102 entry daha
  • tarifleri internette bol bol bulunan şey. benim buraya yazmak istediğim, geçen sene bu vakitler gittiğim (daha doğrusu sevgilimin götürdüğü) makaron kursundan aklımda kalan trikler, evde yapmak isteyenlere yardımı olur belki, zira fransızlar besbelli ki türkçe tarif sitelerinde yazandan daha farklı yapıyor bu mereti... e orijinali de fransız olduğuna göre, neden fransa'daki versiyonunu/kursunu daha bir dikkate almayalım?

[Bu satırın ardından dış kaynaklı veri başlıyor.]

<file path="src/rtl/conv1x1_scheduler_pkg.sv">
// Shared constants, types and helpers for the 1x1-convolution scheduler:
// geometry, weight-word field layout, FSM encoding and the result/tag record.
package conv1x1_scheduler_pkg;

   localparam int IN_CHANNEL  = 20;
   localparam int OUT_CHANNEL = 16;
   localparam int PIX_W       = 12;
   localparam int PE_LATENCY  = 5;
   localparam int FIFO_DEPTH  = 8;

   localparam int OC_W       = $clog2(OUT_CHANNEL);
   localparam int VEC_W      = 8 * IN_CHANNEL;
   localparam int KERNEL_LSB = 0;
   localparam int COEFF_LSB  = 8 * IN_CHANNEL;
   localparam int BIAS_LSB   = COEFF_LSB + 16;
   localparam int WGT_W      = BIAS_LSB + 32;
   localparam int CNT_W      = $clog2(FIFO_DEPTH) + 1;
   localparam int GUARD_W    = $clog2(PE_LATENCY + 1);

   typedef enum logic [2:0] {
      ST_IDLE  = 3'd0,
      ST_LOAD  = 3'd1,
      ST_LATCH = 3'd2,
      ST_RUN   = 3'd3,
      ST_DRAIN = 3'd4,
      ST_FIN   = 3'd5
   } state_e;

   typedef struct packed {
      logic [7:0]       data;
      logic [PIX_W-1:0] pix;
      logic [OC_W-1:0]  oc;
   } result_t;

   // An op may issue only if its result is guaranteed a FIFO slot: every
   // queued entry and every op still inside the PE already owns one.
   function automatic logic credit_avail(input logic [CNT_W-1:0] fifo_count,
                                         input logic [CNT_W-1:0] in_flight);
      logic [CNT_W:0] used;
      used = {1'b0, fifo_count} + {1'b0, in_flight};
      return used < (CNT_W + 1)'(FIFO_DEPTH);
   endfunction

endpackage

</file>
<file path="src/rtl/conv1x1_scheduler_if.sv">
// Bundle of all scheduler-facing signals: layer control, feature/weight memory
// read ports, PE issue/return ports and the tagged output stream.
// slave = scheduler view, master = environment view.
interface conv1x1_scheduler_if;
   import conv1x1_scheduler_pkg::*;

   logic                     start;
   logic [PIX_W-1:0]         num_pixels;
   logic                     busy;
   logic                     done;

   logic                     fmap_rd_en;
   logic [PIX_W-1:0]         fmap_rd_addr;
   logic [VEC_W-1:0]         fmap_rd_data;

   logic                     wgt_rd_en;
   logic [OC_W-1:0]          wgt_rd_addr;
   logic [WGT_W-1:0]         wgt_rd_data;

   logic                     pe_input_ready;
   logic [VEC_W-1:0]         pe_input_data;
   logic [VEC_W-1:0]         pe_kernel_data;
   logic [15:0]              pe_coeff;
   logic signed [31:0]       pe_bias;
   logic [7:0]               pe_output_data;
   logic                     pe_output_valid;

   logic                     out_valid;
   logic                     out_ready;
   logic [7:0]               out_data;
   logic [PIX_W-1:0]         out_pixel;
   logic [OC_W-1:0]          out_channel;

   logic                     err_overflow;

   modport slave (
      input  start, num_pixels, fmap_rd_data, wgt_rd_data,
             pe_output_data, pe_output_valid, out_ready,
      output busy, done, fmap_rd_en, fmap_rd_addr, wgt_rd_en, wgt_rd_addr,
             pe_input_ready, pe_input_data, pe_kernel_data, pe_coeff, pe_bias,
             out_valid, out_data, out_pixel, out_channel, err_overflow
   );

   modport master (
      output start, num_pixels, fmap_rd_data, wgt_rd_data,
             pe_output_data, pe_output_valid, out_ready,
      input  busy, done, fmap_rd_en, fmap_rd_addr, wgt_rd_en, wgt_rd_addr,
             pe_input_ready, pe_input_data, pe_kernel_data, pe_coeff, pe_bias,
             out_valid, out_data, out_pixel, out_channel, err_overflow
   );

endinterface

</file>
<file path="src/rtl/conv1x1_scheduler_sync_fifo.sv">
// Small synchronous FIFO holding PE results with their pixel/channel tags.
// A push into a full FIFO is dropped unless a pop frees the slot that cycle.
module sync_fifo
   import conv1x1_scheduler_pkg::*;
#(
   parameter int DEPTH = FIFO_DEPTH
) (
   input  logic                    clk,
   input  logic                    rst,
   input  logic                    push,
   input  logic                    pop,
   input  result_t                 wdata,
   output result_t                 rdata,
   output logic                    full,
   output logic                    empty,
   output logic [$clog2(DEPTH):0]  count
);

   localparam int AW = $clog2(DEPTH);

   result_t         mem [DEPTH];
   logic [AW-1:0]   wr_ptr;
   logic [AW-1:0]   rd_ptr;
   logic            do_push;
   logic            do_pop;

   assign empty   = (count == '0);
   assign full    = (count == (AW + 1)'(DEPTH));
   assign do_pop  = pop && !empty;
   assign do_push = push && (!full || do_pop);
   assign rdata   = mem[rd_ptr];

   // Pointer and occupancy bookkeeping.
   always_ff @(posedge clk) begin
      if (rst) begin
         wr_ptr <= '0;
         rd_ptr <= '0;
         count  <= '0;
      end else begin
         if (do_push) wr_ptr <= wr_ptr + 1'b1;
         if (do_pop)  rd_ptr <= rd_ptr + 1'b1;
         case ({do_push, do_pop})
            2'b10:   count <= count + 1'b1;
            2'b01:   count <= count - 1'b1;
            default: count <= count;
         endcase
      end
   end

   // Storage array; contents need no reset since occupancy guards reads.
   always_ff @(posedge clk) begin
      if (do_push) mem[wr_ptr] <= wdata;
   end

endmodule

</file>
<file path="src/rtl/conv1x1_scheduler.sv">
// Walks a feature map pixel by pixel, issuing one PE op per output channel,
// gating issue on output-FIFO credit and tagging returning results.
module conv1x1_scheduler
   import conv1x1_scheduler_pkg::*;
(
   input  logic               clk,
   input  logic               rst,
   conv1x1_scheduler_if.slave bus
);

   state_e              state;
   logic                busy_q;
   logic                done_q;
   logic [PIX_W-1:0]    num_pix;
   logic [PIX_W-1:0]    pix;
   logic [OC_W-1:0]     oc;
   logic [VEC_W-1:0]    pixel_hold;

   logic                issue_p0;
   logic                vld_p1;

   logic [CNT_W-1:0]    in_flight;
   logic [CNT_W-1:0]    fifo_count;
   logic [GUARD_W-1:0]  guard;
   logic                err_q;
   logic [PIX_W-1:0]    wr_pix;
   logic [OC_W-1:0]     wr_oc;

   logic                result_ok;
   logic                stray_result;
   logic                pop;
   logic                full;
   logic                empty;
   result_t             push_word;
   result_t             head;

   // ---- stage p0: weight fetch, gated by credit
   assign issue_p0 = (state == ST_RUN) && credit_avail(fifo_count, in_flight);

   // A result is only trusted outside the post-reset window and when some op
   // is actually outstanding; anything else is a stray strobe.
   assign result_ok    = bus.pe_output_valid && (guard == '0) && (in_flight != '0);
   assign stray_result = bus.pe_output_valid && (guard == '0) && (in_flight == '0);
   assign pop          = !empty && bus.out_ready;
   assign push_word    = '{data: bus.pe_output_data, pix: wr_pix, oc: wr_oc};

   // Layer sequencing: fetch pixel, latch it, sweep all channels, drain, finish.
   always_ff @(posedge clk) begin
      if (rst) begin
         state   <= ST_IDLE;
         busy_q  <= 1'b0;
         done_q  <= 1'b0;
         num_pix <= '0;
         pix     <= '0;
         oc      <= '0;
      end else begin
         done_q <= 1'b0;
         case (state)
            ST_IDLE: begin
               if (done_q) busy_q <= 1'b0;
               if (bus.start) begin
                  busy_q  <= 1'b1;
                  num_pix <= bus.num_pixels;
                  pix     <= '0;
                  oc      <= '0;
                  state   <= (bus.num_pixels != '0) ? ST_LOAD : ST_FIN;
               end
            end
            ST_LOAD: begin
               state <= ST_LATCH;
            end
            ST_LATCH: begin
               oc    <= '0;
               state <= ST_RUN;
            end
            ST_RUN: begin
               if (issue_p0) begin
                  oc <= oc + 1'b1;
                  if (oc == OC_W'(OUT_CHANNEL - 1)) begin
                     if (({1'b0, pix} + (PIX_W + 1)'(1)) < {1'b0, num_pix}) begin
                        pix   <= pix + 1'b1;
                        state <= ST_LOAD;
                     end else begin
                        state <= ST_DRAIN;
                     end
                  end
               end
            end
            ST_DRAIN: begin
               if (in_flight == '0 && fifo_count == '0) state <= ST_FIN;
            end
            ST_FIN: begin
               done_q <= 1'b1;
               state  <= ST_IDLE;
            end
            default: state <= ST_IDLE;
         endcase
      end
   end

   // Pixel vector holding register; only rewritten in LATCH, after the last
   // op of the previous pixel has already been presented to the PE.
   always_ff @(posedge clk) begin
      if (state == ST_LATCH) pixel_hold <= bus.fmap_rd_data;
   end

   // ---- stage p1: PE issue strobe, aligned with the weight read data
   always_ff @(posedge clk) begin
      if (rst) vld_p1 <= 1'b0;
      else     vld_p1 <= issue_p0;
   end

   // Return-side accounting: in-flight count, result tags, error flag and the
   // blanking window that swallows strobes from ops issued before a reset.
   always_ff @(posedge clk) begin
      if (rst) begin
         in_flight <= '0;
         guard     <= GUARD_W'(PE_LATENCY);
         err_q     <= 1'b0;
         wr_pix    <= '0;
         wr_oc     <= '0;
      end else begin
         if (guard != '0) guard <= guard - 1'b1;

         case ({issue_p0, result_ok})
            2'b10:   in_flight <= in_flight + 1'b1;
            2'b01:   in_flight <= in_flight - 1'b1;
            default: in_flight <= in_flight;
         endcase

         if (stray_result || (result_ok && full && !pop)) err_q <= 1'b1;

         if (state == ST_IDLE && bus.start) begin
            wr_pix <= '0;
            wr_oc  <= '0;
         end else if (result_ok) begin
            if (wr_oc == OC_W'(OUT_CHANNEL - 1)) begin
               wr_oc  <= '0;
               wr_pix <= wr_pix + 1'b1;
            end else begin
               wr_oc  <= wr_oc + 1'b1;
            end
         end
      end
   end

   sync_fifo #(
      .DEPTH (FIFO_DEPTH)
   ) u_fifo (
      .clk   (clk),
      .rst   (rst),
      .push  (result_ok),
      .pop   (pop),
      .wdata (push_word),
      .rdata (head),
      .full  (full),
      .empty (empty),
      .count (fifo_count)
   );

   assign bus.busy           = busy_q;
   assign bus.done           = done_q;
   assign bus.fmap_rd_en     = (state == ST_LOAD);
   assign bus.fmap_rd_addr   = pix;
   assign bus.wgt_rd_en      = issue_p0;
   assign bus.wgt_rd_addr    = oc;
   assign bus.pe_input_ready = vld_p1;
   assign bus.pe_input_data  = pixel_hold;
   assign bus.pe_kernel_data = bus.wgt_rd_data[KERNEL_LSB +: VEC_W];
   assign bus.pe_coeff       = bus.wgt_rd_data[COEFF_LSB +: 16];
   assign bus.pe_bias        = signed'(bus.wgt_rd_data[BIAS_LSB +: 32]);
   assign bus.out_valid      = !empty;
   assign bus.out_data       = head.data;
   assign bus.out_pixel      = head.pix;
   assign bus.out_channel    = head.oc;
   assign bus.err_overflow   = err_q;

endmodule
</file>
<file path="src/flat_wrapper.sv">
// flat-port wrapper written by rule: the top's interface ports become plain ports
module conv1x1_scheduler_flat import conv1x1_scheduler_pkg::*;
  (clk, rst, bus_start, bus_num_pixels, bus_fmap_rd_data, bus_wgt_rd_data, bus_pe_output_data, bus_pe_output_valid, bus_out_ready, bus_busy, bus_done, bus_fmap_rd_en, bus_fmap_rd_addr, bus_wgt_rd_en, bus_wgt_rd_addr, bus_pe_input_ready, bus_pe_input_data, bus_pe_kernel_data, bus_pe_coeff, bus_pe_bias, bus_out_valid, bus_out_data, bus_out_pixel, bus_out_channel, bus_err_overflow);
  conv1x1_scheduler_if bus_i ();
  input  logic clk;
  input  logic rst;
  input wire logic [$bits(bus_i.start)-1:0] bus_start;
  input wire logic [$bits(bus_i.num_pixels)-1:0] bus_num_pixels;
  input wire logic [$bits(bus_i.fmap_rd_data)-1:0] bus_fmap_rd_data;
  input wire logic [$bits(bus_i.wgt_rd_data)-1:0] bus_wgt_rd_data;
  input wire logic [$bits(bus_i.pe_output_data)-1:0] bus_pe_output_data;
  input wire logic [$bits(bus_i.pe_output_valid)-1:0] bus_pe_output_valid;
  input wire logic [$bits(bus_i.out_ready)-1:0] bus_out_ready;
  output wire logic [$bits(bus_i.busy)-1:0] bus_busy;
  output wire logic [$bits(bus_i.done)-1:0] bus_done;
  output wire logic [$bits(bus_i.fmap_rd_en)-1:0] bus_fmap_rd_en;
  output wire logic [$bits(bus_i.fmap_rd_addr)-1:0] bus_fmap_rd_addr;
  output wire logic [$bits(bus_i.wgt_rd_en)-1:0] bus_wgt_rd_en;
  output wire logic [$bits(bus_i.wgt_rd_addr)-1:0] bus_wgt_rd_addr;
  output wire logic [$bits(bus_i.pe_input_ready)-1:0] bus_pe_input_ready;
  output wire logic [$bits(bus_i.pe_input_data)-1:0] bus_pe_input_data;
  output wire logic [$bits(bus_i.pe_kernel_data)-1:0] bus_pe_kernel_data;
  output wire logic [$bits(bus_i.pe_coeff)-1:0] bus_pe_coeff;
  output wire logic [$bits(bus_i.pe_bias)-1:0] bus_pe_bias;
  output wire logic [$bits(bus_i.out_valid)-1:0] bus_out_valid;
  output wire logic [$bits(bus_i.out_data)-1:0] bus_out_data;
  output wire logic [$bits(bus_i.out_pixel)-1:0] bus_out_pixel;
  output wire logic [$bits(bus_i.out_channel)-1:0] bus_out_channel;
  output wire logic [$bits(bus_i.err_overflow)-1:0] bus_err_overflow;
  assign bus_i.start = bus_start;
  assign bus_i.num_pixels = bus_num_pixels;
  assign bus_i.fmap_rd_data = bus_fmap_rd_data;
  assign bus_i.wgt_rd_data = bus_wgt_rd_data;
  assign bus_i.pe_output_data = bus_pe_output_data;
  assign bus_i.pe_output_valid = bus_pe_output_valid;
  assign bus_i.out_ready = bus_out_ready;
  assign bus_busy = bus_i.busy;
  assign bus_done = bus_i.done;
  assign bus_fmap_rd_en = bus_i.fmap_rd_en;
  assign bus_fmap_rd_addr = bus_i.fmap_rd_addr;
  assign bus_wgt_rd_en = bus_i.wgt_rd_en;
  assign bus_wgt_rd_addr = bus_i.wgt_rd_addr;
  assign bus_pe_input_ready = bus_i.pe_input_ready;
  assign bus_pe_input_data = bus_i.pe_input_data;
  assign bus_pe_kernel_data = bus_i.pe_kernel_data;
  assign bus_pe_coeff = bus_i.pe_coeff;
  assign bus_pe_bias = bus_i.pe_bias;
  assign bus_out_valid = bus_i.out_valid;
  assign bus_out_data = bus_i.out_data;
  assign bus_out_pixel = bus_i.out_pixel;
  assign bus_out_channel = bus_i.out_channel;
  assign bus_err_overflow = bus_i.err_overflow;
  conv1x1_scheduler u_core (.clk(clk), .rst(rst), .bus(bus_i));
endmodule
</file>
<file path="config.mk">
export PLATFORM = sky130hd
export DESIGN_NAME = conv1x1_scheduler_flat
export DESIGN_NICKNAME = d
export VERILOG_FILES = /design/src/rtl/conv1x1_scheduler_pkg.sv /design/src/rtl/conv1x1_scheduler_if.sv /design/src/rtl/conv1x1_scheduler_sync_fifo.sv /design/src/rtl/conv1x1_scheduler.sv /design/src/flat_wrapper.sv
export SDC_FILE = /design/constraint.sdc
export NUM_CORES = 1
export LEC_CHECK = 0
export CAP_MARGIN = 20
export CORE_AREA = 2 2 319 321
export CTS_BUF_LIST = sky130_fd_sc_hd__clkbuf_8 sky130_fd_sc_hd__clkbuf_16
export CTS_CLUSTER_SIZE = 8
export DETAILED_ROUTE_END_ITERATION = 12
export DIE_AREA = 0 0 321 323
export GPL_TIMING_DRIVEN = 1
export PLACE_DENSITY = 0.46
export SLEW_MARGIN = 20
export SYNTH_ARGS = -nofsm -noshare
export SYNTH_HDL_FRONTEND = slang
export SYNTH_SLANG_ARGS = --single-unit
</file>
<file path="constraint.sdc">
create_clock -name clk -period 15.6 [get_ports clk]
set_input_delay 3.9 -clock clk [delete_from_list [all_inputs] [get_ports clk]]
set_output_delay 3.9 -clock clk [all_outputs]
set_load 0.03 [all_outputs]
</file>
==> flow_summary.toml, run 1 <==
[synth]
synth_top_area_share = 0.6088
synth_edf_count = 352
synth-seq-cells = 423
yosys.area.top_type = "edfxtp_1"
syn_nets = 1516
synthXorXnorAreaFrac = 0.01564
synth.mux.area_fraction = 0.07899
synth_warnings = 0
yosys.area_share.simple = 0.05664
yosysSeqAreaShare = 0.6907
synth_ff_type = "edfxtp_1"
synth_top_family_by_area = "buffers and inverters"
syn_area_um2 = 17360
synthCells = 1094
async_reset_ff_frac = 0
synth_area_leaders = "edfxtp_1, buf_4, dfxtp_1, mux4_2, ha_1"
synth_compound_area_frac = 0.03344
synth_cell_type_count = 70
synth.avg_cell_area_um2 = 15.87
synthAdderAreaFrac = 0.02176

[min_path]
hp-class = "flop to flop"

[sta]
worst_pin_slew_ps = 1017
period_minus_slack_ps = 7829
fmax_ghz = 0.1277
fin_crit_sh = 0.5018
drv_slew = 0
setup_violations = 0
fin_worst_skew_ps = 33.55
hold_viol_final = 0
slew_headroom = 0.3203
tns_ps = 0
rsz0062_at_grt = "no"

[critical_path]
required_ps = 11700
r2r_setup_slack_ps = 11980
cp.arrival_ps = 3930
crit_fanout = 1
crit_path_start_kind = "input port"
worstSetupPathType = "input port to primary output"
end_kind = "primary output"

[floorplanning]
io_pins = 808
fp.dieW_um = 321
coreArea_um2 = 100700
initial_utilization = 0.1724
rows = 117
fp.dieArea_um2 = 103700
dieHeight_um = 323

[detailed_routing]
num_vias = 9896
postRouteAntennaNets = 0
drc = 0
first_pass_iters = 5
wire_per_inst_um = 31.26
finalWirelength_mm = 83.66
drt_iter0_markers = 605
viasPerCell = 3.698

[finish]
nets = 1745
n_fill_cell = 10509
final_core_util = 0.2300
drive_above_1_share = 0.1319
area_growth_pct = 33.45
post-route-cell-area_um2 = 23170

[clocking]
cts_made_buffers = 60
cts_root_buffer = "clkbuf_16"
clk-insertion-delay-late_ps = 660
holdBufCountCts = 0
clkSinkCount = 423
clockBufferDepth = 3
post_cts_buffers = 0
cts_resized = 0
htreeDepth = 2
cts_tree = "done"
path_clk_slew_ps = 50

[pwr]
pwr_density_cell_nw_per_um2 = 142.4
ir_drop_uv = 93.90
leakage_uw = 0.007554

[global_route]
antenna_found_initial = 3
grt_overflow = 0
grtUsageTotal = 0.1570
grt_pass1_vias = 10277
grt_max_degree = 71
grt_pass1_wl_mm = 105.3

[placed_design]
dpl_cell_area_um2 = 21380
dp_hpwl_mm = 68.06
io_buffers = 391
finalWeightedCongestion = 0.9499

[flow_run]
max-cap-violations = 0

[outcome]
outcome = "complete, no violations"
-- state kept, by name (all words and copies together), names as in the netlist, 3 cells and up, named ones only --
signal and cells:
u_core.in_flight 4, u_core.u_fifo.wr_ptr 3, u_core.u_fifo.rd_ptr 3, u_core.bus.wgt_rd_addr 4, u_core.num_pix 12, u_core.u_fifo.mem 192, u_core.wr_pix 12, u_core.guard 3
u_core.state 3, u_core.u_fifo.count 4, u_core.bus.pe_input_data 160, u_core.wr_oc 4, u_core.bus.fmap_rd_addr 12
-- power by group --
part,total [µW],leakage [µW],internal [µW],switching (µW)
logic,722,0.00281,304,418
clock network,1210,0.00100,703,506
registers,1370,0.00374,1320,44.2
-- layer usage --
metal | vias to the layer above | part of all wire | GRT usage
met5 | - | 0.0024 | 0.003704
met4 | 4 | 0.026 | 0.04341
met3 | 114 | 0.27 | 0.1985
met2 | 604 | 0.45 | 0.2402
met1 | 4844 | 0.25 | 0.1186
li1 | 4330 | - | -
-- path summary, 6_finish.rpt --
| path | from | endpoint | depth (start not counted) |
|---|---|---|---|
| max | bus_wgt_rd_data[27] | bus_pe_kernel_data[27] | 0 |
| min | u_core.num_pix[1] | u_core.num_pix[1] | 2 |
| min reg2reg | u_core.num_pix[1] | u_core.num_pix[1] | 2 |
| max reg2reg | u_core.bus.fmap_rd_addr[0] | u_core.bus.fmap_rd_addr[10] | 11 |
-- area by class of cell --
cell class	count	area (µm²)	share of cell area
Timing Repair Buffer	404	4010	0.1731
Tap cell	1309	1638	0.07069
Multi-Input combinational cell	409	3637	0.1570
Antenna cell	2	5.005	0.0002160
Inverter	25	96.34	0.004158
Clock inverter	42	241.5	0.01042
Sequential cell	423	12000	0.5180
Clock buffer	62	1540	0.06648
-- layout by cell type, fill, tap and decap left out, types with 3 or more instances in the layout --
| cell type | instances |
|---|---|
| clkdlybuf4s50_1 | 390 |
| clkinv_16 | 3 |
| xnor2_1 | 13 |
| xor2_1 | 18 |
| inv_1 | 62 |
| dfxtp_1 | 68 |
| nand3b_1 | 3 |
| nor3_1 | 13 |
| o21ai_0 | 13 |
| nand4_1 | 5 |
| nor2_4 | 3 |
| and4_1 | 3 |
| nand2_1 | 57 |
| a21oi_1 | 37 |
| a22o_1 | 6 |
| mux2_2 | 24 |
| and3_1 | 6 |
| nand3_1 | 9 |
| a211oi_1 | 5 |
| nor3_2 | 3 |
| mux4_2 | 48 |
| buf_4 | 12 |
| edfxtp_1 | 352 |
| clkbuf_16 | 61 |
| a21o_1 | 3 |
| or3_1 | 6 |
| ha_1 | 27 |
| nor4_1 | 6 |
| nor2_1 | 42 |
| nand2b_1 | 4 |
-- cells by family (layout without fill, tap and decap cells) --
| family | count (synthesis) | after routing |
|---|---|---|
| compound gates | 89 | 89 |
| buf+inv | 262 | 533 |
| other cells | 0 | 2 |
| fa+ha+maj | 29 | 29 |
| mux | 74 | 74 |
| flops | 423 | 423 |
| xor+xnor | 31 | 31 |
| simple gates | 186 | 186 |
-- cells in the mapped netlist (all sizes together) (3+ instances only) --
| master | n |
|---|---|
| a22o | 6 |
| dfxtp | 71 |
| buf | 221 |
| a211oi | 5 |
| o21ai | 13 |
| inv | 25 |
| clkbuf | 16 |
| nand2 | 59 |
| and3 | 6 |
| or3 | 6 |
| nand3 | 11 |
| a21o | 3 |
| ha | 27 |
| mux2 | 24 |
| and4 | 3 |
| a21oi | 38 |
| xnor2 | 13 |
| nor3b | 3 |
| nor4 | 7 |
| nand3b | 3 |
| mux4 | 48 |
| xor2 | 18 |
| nand4 | 7 |
| nor3 | 18 |
| edfxtp | 352 |
| nor2 | 45 |
| and2 | 4 |
| nand2b | 4 |
-- metrics by stage --
stage,hold WS (ps),worst slack (ps),power (µW),std cells
finish,463.3,7771,3300,2676
global route,473.0,7776,3437,2674
CTS,465.3,7768,3357,2674
detailed placement,458.0,7768,2124,2570
global placement,454.8,7768,2116,2570
floorplan,433.6,7584,1921,1094
(Power assumes the default switching activity.)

    işte sevgilim ve ben hariç herkesin fransız (ve sevgilim hariç herkesin kadın) olduğu kurstan aklımda kalan trikler:

    - tariflerde belirtildiği üzre, o bezelerin hammaddesi yumurta akı. lakin öyle yumurtayı al kır, çırp mümkün değil. sarısından ayrılan yumurta aklarını tam tamına bir hafta kapalı bir kapta buzdolabında bekletmek gerekiyormuş mükemmel sonuç için. kurstaki aşçımız, buz kutusu içinde getirdiği, bir hafta öncesinden ayırdığı yumurta aklarını kullanmıştı.

    - içindeki krema, aslında krema değil, erimiş çikolata (yani iyileri öyle). meyveli olanlar bile, eritilmiş beyaz valrhona çikolatasıyla hazırlanıyor. bu belçika çikolatasının yüksek fiyatları haliyle makaron fiyatını da etkiliyor. kremasında valhrona çikolatası olmazsa gerçek makaron sayılmazmış o, herhalde aşçımız burada "gerçek" derken "iyi makaron" anlamında kullandı...

    - meyveli olanlar için, eritilmiş beyaz çikolataya esans (frambuaz, fıstık vs.), gıda boyası ve yerine göre meyvenin parçacıkları veya suyu katılıyor, homojen bir karışım elde edilene dek karıştırılıyor. çikolatalı makaronlar için beyaz yerine sütlü veya bitter çikolata kullanılıyor.

    - esasen bezesi farklı aromalı, kreması farklı aromalı makaronlar yapmak mümkün, özellikle yenilikçi makaroncular bunu sıkça yapıyor. ama orijinal makaronun meselesi, bir lezzeti, dışında ve içinde farklı yoğunluklarda hissetmekmiş. misal frambuazlı makaron yiyorsunuz, en dış kabuk çok hafifçe çıtır ve frambuaz orada farklı bi tatta, bezenin içinde daha yumuşak ve kremayla bütünlemiş, orada mesela daha yoğun bir tat var, ortadaki krema ise bezenin içinden daha farklı, bisküvi değil krema dokusunda ve farklı yoğunlukta, haliyle bir ısırıkta frambuazın üç farklı tatta/dokuda/yoğunluktaki lezzetini aynı anda almış oluyorsunuz. makaronun olayı buymuş, o sebeple, dışı çikolatalı, içi antep fıstık kremalı makaronlar bence de çok lezzetli olsa da, "gerçek makaron meselesi" açısından caiz değilmiş.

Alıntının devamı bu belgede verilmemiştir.